» THE PROBLEM:
Please repeat the records, word for word and without gaps.
Top of MATERIAL SUPPLIED
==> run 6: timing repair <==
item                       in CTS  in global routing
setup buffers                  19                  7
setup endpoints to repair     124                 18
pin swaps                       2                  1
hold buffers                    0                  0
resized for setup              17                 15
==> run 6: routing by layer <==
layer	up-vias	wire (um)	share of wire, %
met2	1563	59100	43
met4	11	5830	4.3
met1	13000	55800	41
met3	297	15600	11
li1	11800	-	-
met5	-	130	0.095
Bottom of MATERIAL SUPPLIED
» ANSWER TO THIS EXERCISE:
==> run 6: timing repair <==
item                       in CTS  in global routing
setup buffers                  19                  7
setup endpoints to repair     124                 18
pin swaps                       2                  1
hold buffers                    0                  0
resized for setup              17                 15
==> run 6: routing by layer <==
layer	up-vias	wire (um)	share of wire, %
met2	1563	59100	43
met4	11	5830	4.3
met1	13000	55800	41
met3	297	15600	11
li1	11800	-	-
met5	-	130	0.095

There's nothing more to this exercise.